▶ [Source data]:
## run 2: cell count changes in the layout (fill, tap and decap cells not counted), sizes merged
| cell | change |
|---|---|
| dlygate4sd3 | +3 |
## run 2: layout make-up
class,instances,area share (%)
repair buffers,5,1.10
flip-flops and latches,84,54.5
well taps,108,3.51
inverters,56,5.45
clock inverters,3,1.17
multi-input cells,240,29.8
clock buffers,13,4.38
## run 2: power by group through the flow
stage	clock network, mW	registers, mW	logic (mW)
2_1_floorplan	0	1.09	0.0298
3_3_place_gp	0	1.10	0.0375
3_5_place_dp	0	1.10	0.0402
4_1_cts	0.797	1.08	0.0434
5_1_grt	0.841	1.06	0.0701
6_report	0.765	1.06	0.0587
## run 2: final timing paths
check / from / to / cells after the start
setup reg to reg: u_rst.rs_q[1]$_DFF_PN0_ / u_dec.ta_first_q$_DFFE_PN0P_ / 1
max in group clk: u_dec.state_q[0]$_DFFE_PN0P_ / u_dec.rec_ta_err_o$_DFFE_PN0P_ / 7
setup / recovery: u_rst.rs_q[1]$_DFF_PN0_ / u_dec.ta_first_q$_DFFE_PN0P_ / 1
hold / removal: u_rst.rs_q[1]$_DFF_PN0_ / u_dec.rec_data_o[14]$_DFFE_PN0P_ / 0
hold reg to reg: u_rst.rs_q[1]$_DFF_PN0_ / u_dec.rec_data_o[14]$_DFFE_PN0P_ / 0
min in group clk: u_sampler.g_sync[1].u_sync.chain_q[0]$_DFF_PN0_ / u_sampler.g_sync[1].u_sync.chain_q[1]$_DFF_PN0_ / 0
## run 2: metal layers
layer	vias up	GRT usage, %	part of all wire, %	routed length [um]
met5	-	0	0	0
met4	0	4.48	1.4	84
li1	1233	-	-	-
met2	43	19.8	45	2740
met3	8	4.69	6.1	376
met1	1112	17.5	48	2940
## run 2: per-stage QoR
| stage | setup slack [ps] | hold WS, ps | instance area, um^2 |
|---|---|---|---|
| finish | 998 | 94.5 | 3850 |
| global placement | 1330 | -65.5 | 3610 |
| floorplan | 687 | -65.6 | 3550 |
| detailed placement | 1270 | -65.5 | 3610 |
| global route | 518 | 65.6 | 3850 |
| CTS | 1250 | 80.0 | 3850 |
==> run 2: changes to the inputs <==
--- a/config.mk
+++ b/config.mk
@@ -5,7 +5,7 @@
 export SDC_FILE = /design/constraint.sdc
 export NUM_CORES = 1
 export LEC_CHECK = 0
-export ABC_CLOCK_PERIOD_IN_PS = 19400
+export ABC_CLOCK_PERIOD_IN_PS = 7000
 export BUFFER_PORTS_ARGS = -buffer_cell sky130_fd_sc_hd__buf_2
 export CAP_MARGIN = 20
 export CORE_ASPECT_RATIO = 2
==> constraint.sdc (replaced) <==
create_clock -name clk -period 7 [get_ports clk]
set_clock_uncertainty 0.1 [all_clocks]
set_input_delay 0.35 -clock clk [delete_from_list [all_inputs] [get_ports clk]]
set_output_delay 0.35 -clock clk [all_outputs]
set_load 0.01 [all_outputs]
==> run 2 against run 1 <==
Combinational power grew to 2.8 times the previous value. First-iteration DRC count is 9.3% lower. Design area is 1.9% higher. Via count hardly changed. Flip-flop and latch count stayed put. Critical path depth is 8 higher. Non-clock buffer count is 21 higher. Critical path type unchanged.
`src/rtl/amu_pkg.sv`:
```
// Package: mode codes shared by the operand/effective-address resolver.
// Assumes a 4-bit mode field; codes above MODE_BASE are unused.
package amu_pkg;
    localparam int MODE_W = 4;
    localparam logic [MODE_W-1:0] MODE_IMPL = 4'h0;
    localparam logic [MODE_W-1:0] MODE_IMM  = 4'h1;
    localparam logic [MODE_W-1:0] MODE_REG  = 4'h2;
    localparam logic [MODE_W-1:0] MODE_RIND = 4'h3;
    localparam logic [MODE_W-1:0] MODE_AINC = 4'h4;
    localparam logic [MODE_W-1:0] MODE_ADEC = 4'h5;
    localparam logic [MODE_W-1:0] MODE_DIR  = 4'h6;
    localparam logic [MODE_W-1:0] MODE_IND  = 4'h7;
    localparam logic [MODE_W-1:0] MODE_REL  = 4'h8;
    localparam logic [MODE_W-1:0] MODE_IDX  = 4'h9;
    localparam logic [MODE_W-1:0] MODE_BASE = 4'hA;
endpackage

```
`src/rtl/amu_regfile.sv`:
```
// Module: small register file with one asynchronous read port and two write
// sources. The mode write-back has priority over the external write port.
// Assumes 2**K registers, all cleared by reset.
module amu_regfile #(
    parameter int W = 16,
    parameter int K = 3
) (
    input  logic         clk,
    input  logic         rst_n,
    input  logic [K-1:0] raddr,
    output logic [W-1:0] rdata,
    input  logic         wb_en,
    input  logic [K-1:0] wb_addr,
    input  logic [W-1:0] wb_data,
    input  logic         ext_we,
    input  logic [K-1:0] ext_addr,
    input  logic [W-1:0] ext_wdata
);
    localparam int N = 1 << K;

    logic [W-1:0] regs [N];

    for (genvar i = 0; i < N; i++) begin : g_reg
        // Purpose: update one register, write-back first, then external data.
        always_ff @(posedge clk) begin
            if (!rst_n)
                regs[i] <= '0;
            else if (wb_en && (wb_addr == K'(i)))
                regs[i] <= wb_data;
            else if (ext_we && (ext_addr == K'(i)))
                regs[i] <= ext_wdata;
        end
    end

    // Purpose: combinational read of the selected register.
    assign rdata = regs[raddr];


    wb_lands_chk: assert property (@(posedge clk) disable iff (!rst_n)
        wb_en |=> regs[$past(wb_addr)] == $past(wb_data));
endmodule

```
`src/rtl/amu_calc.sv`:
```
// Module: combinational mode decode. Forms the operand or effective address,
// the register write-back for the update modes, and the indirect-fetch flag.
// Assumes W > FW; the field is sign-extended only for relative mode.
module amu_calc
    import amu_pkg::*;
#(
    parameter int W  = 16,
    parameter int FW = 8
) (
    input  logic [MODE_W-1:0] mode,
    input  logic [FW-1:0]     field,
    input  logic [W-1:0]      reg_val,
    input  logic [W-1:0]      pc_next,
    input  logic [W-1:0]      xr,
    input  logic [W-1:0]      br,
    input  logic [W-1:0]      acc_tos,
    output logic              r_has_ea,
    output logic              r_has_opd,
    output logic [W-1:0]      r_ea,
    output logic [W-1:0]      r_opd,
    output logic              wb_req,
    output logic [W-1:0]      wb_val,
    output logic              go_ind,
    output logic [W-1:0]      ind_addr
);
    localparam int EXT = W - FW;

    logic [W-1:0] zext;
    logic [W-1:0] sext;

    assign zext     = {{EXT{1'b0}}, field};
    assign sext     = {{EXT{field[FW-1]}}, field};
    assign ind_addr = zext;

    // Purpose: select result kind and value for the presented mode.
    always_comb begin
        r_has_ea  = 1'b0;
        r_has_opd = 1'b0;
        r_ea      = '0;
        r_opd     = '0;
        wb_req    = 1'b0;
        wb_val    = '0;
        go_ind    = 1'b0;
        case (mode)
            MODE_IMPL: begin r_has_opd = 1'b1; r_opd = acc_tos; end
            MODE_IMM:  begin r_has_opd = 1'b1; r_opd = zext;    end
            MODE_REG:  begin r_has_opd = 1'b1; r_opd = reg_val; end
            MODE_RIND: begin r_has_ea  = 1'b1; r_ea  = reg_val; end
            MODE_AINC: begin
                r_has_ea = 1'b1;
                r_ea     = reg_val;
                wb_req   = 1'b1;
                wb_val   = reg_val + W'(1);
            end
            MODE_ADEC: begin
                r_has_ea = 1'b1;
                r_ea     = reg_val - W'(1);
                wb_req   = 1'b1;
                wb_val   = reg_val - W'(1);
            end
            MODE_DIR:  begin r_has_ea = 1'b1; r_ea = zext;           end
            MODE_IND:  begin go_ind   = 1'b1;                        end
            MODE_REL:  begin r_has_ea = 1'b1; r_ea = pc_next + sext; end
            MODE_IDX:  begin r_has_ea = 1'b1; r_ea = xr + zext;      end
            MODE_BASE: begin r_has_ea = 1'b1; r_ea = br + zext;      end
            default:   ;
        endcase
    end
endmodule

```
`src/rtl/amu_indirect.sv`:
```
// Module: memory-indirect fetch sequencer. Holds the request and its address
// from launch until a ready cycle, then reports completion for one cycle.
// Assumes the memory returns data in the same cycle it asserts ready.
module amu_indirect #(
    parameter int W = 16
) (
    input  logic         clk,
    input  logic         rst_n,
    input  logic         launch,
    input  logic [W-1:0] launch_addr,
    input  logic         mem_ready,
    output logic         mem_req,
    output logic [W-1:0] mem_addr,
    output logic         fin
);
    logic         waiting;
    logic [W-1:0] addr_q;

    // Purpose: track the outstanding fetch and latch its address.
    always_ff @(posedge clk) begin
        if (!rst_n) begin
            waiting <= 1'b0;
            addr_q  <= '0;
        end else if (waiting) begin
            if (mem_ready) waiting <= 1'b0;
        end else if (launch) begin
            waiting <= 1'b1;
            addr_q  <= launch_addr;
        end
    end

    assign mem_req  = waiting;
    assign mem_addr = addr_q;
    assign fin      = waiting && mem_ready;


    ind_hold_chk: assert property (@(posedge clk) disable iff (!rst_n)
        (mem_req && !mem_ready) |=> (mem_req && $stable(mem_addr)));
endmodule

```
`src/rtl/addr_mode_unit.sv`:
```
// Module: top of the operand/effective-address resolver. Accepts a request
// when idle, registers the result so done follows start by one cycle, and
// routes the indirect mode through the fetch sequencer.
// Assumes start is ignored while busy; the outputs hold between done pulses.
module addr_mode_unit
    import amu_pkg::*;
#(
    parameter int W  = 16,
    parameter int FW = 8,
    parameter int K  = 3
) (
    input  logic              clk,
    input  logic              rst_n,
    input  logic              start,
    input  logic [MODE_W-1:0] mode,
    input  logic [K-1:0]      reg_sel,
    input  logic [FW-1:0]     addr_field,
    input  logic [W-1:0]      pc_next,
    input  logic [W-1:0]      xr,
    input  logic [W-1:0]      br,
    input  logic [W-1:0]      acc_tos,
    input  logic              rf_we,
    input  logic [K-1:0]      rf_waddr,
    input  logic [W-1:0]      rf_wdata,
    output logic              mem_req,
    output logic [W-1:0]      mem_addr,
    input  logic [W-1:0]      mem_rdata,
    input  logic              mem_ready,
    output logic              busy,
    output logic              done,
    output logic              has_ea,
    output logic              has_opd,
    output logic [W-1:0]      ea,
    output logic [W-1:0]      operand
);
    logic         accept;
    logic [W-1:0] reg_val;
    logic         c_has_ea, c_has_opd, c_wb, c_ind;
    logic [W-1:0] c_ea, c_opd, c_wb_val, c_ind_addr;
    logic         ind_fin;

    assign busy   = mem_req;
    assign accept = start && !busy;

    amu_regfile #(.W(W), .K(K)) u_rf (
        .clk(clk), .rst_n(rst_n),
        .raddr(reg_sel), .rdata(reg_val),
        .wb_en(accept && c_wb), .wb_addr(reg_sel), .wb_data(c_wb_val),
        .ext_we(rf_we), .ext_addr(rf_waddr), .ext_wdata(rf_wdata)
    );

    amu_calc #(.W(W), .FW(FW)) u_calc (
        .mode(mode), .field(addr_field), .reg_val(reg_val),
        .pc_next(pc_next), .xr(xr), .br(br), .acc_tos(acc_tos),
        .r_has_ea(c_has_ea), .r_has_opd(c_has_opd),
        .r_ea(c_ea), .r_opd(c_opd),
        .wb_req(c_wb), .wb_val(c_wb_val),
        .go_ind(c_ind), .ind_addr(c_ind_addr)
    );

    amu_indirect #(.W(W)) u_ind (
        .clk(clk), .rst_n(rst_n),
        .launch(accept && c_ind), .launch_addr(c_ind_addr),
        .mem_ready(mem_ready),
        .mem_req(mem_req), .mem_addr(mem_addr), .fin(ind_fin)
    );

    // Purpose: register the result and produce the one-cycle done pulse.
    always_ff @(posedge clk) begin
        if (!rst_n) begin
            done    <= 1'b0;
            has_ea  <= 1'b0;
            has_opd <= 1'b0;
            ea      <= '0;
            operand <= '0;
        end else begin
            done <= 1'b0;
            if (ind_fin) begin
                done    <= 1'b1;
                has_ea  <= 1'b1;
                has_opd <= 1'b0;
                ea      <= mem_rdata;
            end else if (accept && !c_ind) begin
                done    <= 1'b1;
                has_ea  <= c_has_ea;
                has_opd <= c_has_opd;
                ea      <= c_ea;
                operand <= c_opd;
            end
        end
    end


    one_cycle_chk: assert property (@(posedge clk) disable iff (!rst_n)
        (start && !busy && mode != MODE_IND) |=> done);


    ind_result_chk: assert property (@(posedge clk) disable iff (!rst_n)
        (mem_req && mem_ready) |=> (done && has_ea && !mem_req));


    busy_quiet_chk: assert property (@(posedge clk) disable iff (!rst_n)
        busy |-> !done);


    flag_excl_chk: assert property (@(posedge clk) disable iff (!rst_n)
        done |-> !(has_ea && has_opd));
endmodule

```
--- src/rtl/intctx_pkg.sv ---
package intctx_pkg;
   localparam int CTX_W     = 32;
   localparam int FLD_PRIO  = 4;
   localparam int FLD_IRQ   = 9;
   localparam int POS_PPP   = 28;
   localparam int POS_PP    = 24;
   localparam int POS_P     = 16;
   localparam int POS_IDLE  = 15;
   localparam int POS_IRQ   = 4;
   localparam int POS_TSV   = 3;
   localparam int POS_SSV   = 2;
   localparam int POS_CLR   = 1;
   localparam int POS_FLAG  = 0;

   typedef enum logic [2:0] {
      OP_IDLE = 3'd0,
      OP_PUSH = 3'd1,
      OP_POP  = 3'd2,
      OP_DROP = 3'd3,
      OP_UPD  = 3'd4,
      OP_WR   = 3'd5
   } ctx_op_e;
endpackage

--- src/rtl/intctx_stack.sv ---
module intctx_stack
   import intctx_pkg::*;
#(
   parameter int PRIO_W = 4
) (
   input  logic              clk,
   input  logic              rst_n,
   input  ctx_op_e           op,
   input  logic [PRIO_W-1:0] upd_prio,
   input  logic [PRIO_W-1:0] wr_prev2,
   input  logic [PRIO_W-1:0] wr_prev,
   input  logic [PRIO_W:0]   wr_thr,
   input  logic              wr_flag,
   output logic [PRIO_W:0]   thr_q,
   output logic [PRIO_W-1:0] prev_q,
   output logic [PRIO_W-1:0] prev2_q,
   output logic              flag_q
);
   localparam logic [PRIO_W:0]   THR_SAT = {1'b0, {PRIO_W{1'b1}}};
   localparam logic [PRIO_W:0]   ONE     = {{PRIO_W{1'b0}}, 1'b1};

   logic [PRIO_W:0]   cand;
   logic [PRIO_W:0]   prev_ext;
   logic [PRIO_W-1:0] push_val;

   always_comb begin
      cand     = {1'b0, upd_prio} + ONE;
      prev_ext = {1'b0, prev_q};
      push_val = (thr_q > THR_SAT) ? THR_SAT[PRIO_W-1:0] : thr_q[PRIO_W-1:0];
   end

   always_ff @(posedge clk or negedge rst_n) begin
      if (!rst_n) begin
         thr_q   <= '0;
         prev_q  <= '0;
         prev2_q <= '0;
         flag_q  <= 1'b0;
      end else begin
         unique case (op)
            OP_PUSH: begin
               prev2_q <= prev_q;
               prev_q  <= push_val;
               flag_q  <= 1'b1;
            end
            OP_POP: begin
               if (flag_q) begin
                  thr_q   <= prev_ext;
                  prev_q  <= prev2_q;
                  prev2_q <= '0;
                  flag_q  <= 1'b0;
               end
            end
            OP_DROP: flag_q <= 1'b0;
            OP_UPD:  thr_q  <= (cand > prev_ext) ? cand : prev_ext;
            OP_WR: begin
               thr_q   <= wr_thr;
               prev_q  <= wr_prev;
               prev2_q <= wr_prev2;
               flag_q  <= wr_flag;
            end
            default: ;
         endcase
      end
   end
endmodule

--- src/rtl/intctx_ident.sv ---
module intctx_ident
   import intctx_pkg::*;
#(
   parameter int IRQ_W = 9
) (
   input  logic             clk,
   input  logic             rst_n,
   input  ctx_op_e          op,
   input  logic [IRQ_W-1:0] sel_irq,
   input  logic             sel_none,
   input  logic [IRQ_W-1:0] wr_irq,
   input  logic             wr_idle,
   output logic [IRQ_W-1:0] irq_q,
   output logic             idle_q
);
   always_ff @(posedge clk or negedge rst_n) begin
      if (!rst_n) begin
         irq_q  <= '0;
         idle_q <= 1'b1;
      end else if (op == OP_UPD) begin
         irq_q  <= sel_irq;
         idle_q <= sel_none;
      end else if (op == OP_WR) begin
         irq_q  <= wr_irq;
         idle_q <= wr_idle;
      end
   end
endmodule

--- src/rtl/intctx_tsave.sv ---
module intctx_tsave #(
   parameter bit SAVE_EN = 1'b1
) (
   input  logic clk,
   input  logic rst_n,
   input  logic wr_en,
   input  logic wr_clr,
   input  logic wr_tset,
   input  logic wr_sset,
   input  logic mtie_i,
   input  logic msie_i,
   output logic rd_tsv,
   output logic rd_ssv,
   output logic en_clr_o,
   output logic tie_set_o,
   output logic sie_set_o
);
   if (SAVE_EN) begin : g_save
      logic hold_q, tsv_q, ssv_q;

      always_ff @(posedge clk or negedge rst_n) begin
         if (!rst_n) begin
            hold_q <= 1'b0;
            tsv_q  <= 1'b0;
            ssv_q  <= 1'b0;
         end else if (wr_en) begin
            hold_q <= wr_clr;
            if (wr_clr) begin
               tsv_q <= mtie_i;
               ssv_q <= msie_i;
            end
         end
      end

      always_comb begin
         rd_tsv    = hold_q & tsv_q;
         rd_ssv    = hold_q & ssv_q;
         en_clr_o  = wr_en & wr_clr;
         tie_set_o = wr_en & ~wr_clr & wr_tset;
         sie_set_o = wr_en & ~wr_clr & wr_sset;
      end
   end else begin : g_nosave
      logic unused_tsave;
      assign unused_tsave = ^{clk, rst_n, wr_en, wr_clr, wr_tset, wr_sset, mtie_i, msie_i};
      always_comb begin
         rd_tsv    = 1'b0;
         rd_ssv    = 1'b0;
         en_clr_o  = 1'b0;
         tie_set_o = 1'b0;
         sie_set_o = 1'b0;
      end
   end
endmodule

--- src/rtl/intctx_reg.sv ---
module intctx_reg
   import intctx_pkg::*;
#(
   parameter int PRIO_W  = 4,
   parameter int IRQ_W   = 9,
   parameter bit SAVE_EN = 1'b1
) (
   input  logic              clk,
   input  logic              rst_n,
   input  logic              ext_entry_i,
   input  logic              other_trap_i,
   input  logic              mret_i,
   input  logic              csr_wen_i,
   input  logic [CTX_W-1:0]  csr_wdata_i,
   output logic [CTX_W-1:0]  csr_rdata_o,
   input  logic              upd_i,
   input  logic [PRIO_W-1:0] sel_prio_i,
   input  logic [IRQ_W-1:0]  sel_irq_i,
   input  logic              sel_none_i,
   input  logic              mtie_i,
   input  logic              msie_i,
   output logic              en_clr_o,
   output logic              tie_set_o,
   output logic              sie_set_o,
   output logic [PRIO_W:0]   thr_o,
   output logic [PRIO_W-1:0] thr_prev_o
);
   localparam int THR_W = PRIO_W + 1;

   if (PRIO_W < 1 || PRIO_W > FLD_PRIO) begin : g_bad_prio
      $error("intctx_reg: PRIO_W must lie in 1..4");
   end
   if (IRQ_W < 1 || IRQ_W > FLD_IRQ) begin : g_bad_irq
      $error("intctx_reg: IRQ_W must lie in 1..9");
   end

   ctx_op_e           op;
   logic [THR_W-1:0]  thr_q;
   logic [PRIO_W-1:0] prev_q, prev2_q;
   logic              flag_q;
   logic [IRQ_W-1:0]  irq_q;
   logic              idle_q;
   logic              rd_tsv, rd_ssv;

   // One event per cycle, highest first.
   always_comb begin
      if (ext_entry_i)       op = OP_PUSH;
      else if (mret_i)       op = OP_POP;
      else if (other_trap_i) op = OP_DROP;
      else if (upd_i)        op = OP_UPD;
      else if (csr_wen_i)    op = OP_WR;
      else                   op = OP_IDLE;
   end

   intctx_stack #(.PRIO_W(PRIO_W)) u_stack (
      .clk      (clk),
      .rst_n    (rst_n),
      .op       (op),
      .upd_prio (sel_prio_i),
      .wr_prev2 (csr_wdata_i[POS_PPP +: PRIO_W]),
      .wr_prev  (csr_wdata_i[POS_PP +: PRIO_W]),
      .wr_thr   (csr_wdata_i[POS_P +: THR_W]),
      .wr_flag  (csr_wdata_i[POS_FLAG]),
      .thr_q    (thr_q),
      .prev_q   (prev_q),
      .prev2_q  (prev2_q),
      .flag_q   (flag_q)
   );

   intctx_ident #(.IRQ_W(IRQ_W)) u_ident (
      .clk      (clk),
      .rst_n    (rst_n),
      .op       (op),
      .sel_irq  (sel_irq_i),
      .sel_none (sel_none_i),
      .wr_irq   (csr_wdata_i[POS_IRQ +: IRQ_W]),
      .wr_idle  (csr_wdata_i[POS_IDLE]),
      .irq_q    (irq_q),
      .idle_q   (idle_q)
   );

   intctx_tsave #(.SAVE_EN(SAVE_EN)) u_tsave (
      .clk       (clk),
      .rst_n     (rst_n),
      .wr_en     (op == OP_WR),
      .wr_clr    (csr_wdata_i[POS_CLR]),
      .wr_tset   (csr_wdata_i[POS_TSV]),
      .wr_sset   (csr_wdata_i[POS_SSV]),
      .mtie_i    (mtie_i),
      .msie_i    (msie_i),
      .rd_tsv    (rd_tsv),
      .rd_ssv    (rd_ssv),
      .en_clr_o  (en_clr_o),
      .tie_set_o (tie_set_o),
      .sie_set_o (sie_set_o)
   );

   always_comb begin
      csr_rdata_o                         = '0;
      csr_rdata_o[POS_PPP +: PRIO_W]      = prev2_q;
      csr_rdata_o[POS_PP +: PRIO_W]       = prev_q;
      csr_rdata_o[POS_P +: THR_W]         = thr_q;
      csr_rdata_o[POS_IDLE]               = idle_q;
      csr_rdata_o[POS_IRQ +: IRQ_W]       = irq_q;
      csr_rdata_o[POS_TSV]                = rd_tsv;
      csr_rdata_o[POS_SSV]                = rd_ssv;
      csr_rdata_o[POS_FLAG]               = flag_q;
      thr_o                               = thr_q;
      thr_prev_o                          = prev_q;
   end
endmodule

---

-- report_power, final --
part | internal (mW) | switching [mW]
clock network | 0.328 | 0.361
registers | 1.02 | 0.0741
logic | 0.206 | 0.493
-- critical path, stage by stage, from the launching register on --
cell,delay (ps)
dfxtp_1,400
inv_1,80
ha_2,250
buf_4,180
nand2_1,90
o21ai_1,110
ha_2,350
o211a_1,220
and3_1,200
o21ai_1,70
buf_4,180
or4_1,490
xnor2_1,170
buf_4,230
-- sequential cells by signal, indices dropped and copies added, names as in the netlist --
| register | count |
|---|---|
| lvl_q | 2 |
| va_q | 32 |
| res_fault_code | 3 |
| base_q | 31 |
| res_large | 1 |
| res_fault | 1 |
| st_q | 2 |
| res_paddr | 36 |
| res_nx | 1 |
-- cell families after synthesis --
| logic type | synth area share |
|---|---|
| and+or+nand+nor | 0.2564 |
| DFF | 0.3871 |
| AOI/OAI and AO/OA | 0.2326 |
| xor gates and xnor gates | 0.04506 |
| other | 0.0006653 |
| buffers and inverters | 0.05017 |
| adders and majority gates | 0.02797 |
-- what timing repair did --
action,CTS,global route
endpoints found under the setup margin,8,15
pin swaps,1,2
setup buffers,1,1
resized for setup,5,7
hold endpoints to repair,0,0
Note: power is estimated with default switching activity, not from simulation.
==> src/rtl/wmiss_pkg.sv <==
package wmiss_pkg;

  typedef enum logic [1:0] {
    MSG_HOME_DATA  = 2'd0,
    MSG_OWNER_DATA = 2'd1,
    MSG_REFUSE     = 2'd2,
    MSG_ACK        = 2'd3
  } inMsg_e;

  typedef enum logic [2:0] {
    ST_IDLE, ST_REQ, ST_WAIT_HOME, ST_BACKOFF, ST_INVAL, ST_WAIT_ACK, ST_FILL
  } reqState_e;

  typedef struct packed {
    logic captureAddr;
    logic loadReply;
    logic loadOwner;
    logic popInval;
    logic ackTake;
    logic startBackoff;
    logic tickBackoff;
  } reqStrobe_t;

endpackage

▶ [Work item]:
If a line in the material holds "inverters", copy it.

▶ [Answer]:
inverters,56,5.45
clock inverters,3,1.17
| buffers and inverters | 0.05017 |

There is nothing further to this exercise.